At Telligent, I've been working on our Search Feature Team (aka Super Search), which is comprised of three others and myself. Pairing is something we've only recently begun to adopt at Telligent as a part of our new focus on true agile processes. To many, pairing can be a fairly intimidating thing. You are asking someone to be critical of your code, and you to be critical of someone else's. In a silo workplace, people can often be guarded of their own work, taking criticisms as directed at them versus their code, as there is more of a sense of ownership. Additionally, it can also be viewed as wasteful of time, since if you have 3 people working on the same thing for an hour, you burned three man-hours.
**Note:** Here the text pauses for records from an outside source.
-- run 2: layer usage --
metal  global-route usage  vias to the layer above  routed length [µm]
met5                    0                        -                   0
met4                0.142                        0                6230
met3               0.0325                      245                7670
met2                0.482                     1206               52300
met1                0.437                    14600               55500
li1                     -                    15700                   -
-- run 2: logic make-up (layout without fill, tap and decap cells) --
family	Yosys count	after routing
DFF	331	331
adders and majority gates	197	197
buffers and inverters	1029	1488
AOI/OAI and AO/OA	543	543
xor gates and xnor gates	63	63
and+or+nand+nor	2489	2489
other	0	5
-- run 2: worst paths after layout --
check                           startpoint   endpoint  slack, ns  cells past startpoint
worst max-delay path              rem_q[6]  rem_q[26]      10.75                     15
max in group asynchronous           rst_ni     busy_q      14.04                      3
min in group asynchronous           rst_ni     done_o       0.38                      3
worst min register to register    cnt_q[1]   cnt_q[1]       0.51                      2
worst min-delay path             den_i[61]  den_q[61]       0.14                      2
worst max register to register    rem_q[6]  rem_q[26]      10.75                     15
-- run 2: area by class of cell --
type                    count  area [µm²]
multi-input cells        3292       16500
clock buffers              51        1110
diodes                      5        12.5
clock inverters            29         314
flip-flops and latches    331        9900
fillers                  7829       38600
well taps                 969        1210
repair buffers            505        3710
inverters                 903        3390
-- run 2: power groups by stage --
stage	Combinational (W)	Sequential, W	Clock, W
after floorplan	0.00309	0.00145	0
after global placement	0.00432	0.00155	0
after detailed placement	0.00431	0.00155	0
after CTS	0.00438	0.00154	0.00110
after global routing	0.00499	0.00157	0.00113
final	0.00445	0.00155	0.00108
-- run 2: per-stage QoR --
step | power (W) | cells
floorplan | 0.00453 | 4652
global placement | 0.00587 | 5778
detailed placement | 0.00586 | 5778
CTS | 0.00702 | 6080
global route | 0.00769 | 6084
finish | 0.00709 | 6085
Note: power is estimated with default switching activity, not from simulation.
<file path="src/hdl/mfrd_ram.sv">
`timescale 1ns / 1ps
// Generic single-write, single-read RAM with registered read data.
module mfrd_ram #(
  parameter int WIDTH = 8,
  parameter int DEPTH = 256
) (
  input  logic                     clk,
  input  logic                     we,
  input  logic [$clog2(DEPTH)-1:0] waddr,
  input  logic [WIDTH-1:0]         wdata,
  input  logic [$clog2(DEPTH)-1:0] raddr,
  output logic [WIDTH-1:0]         rdata
);

  logic [WIDTH-1:0] mem_r [DEPTH];
  logic [WIDTH-1:0] rdata_r;

  always_ff @(posedge clk) begin
    if (we) begin
      mem_r[waddr] <= wdata;
    end
    rdata_r <= mem_r[raddr];
  end

  assign rdata = rdata_r;

endmodule

</file>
On the contrary, I think pairing is far more productive. Some quick reasons:

  • First, it is not about criticizing code, it is about looking at it critically. Code is never perfect, code is never bug free. Suggestions are meant to improve the product.
  • You are not the developer you were a year ago, you are not the developer you were a month ago, not even a week ago. You are always learning, evolving, and adopting new and better practices. Don't feel at blame for poor code from a year ago. Realize you know better now. I'm probably more critical of my own code now than other people's. When pairing, I've looked at my own code and thought "WTF was a thinking back then?" "How did I ever pass this off as a test?" I look forward to refactoring my own code most of all.
  • Pairing with others provides alternative views to solving the problem at hand. By offering alternatives, it helps you flesh out the best structure from the beginning rather than finding out further own the road that the solution at the time didn't fit all your requirements. Additionally, thinking out alternatives helps you further your knowledge, as someone else might know about a technique you aren't as familiar with. It gives you a chance to interactively learn from others.
  • Questioning the code you're working on helps you fully understand your own reasoning for choosing your solution. Others might not understand the goal/process, or might have alternative ideas (which you might not even go with). By thinking out alternatives and working to explain your solution, you not only help someone else learn, but also help yourself by gaining a better understanding of what you are trying to do.

So get out and pair with someone else! Even if they aren't familiar with what you're doing... in many cases, that presents a unique opportunity. We've been starting to pair daily and I definitely feel it showing in the quality of my code each day. If you work at Telligent and are looking to pair, feel free to drop a line! I know others like Leon are always welcoming to lend a hand as well.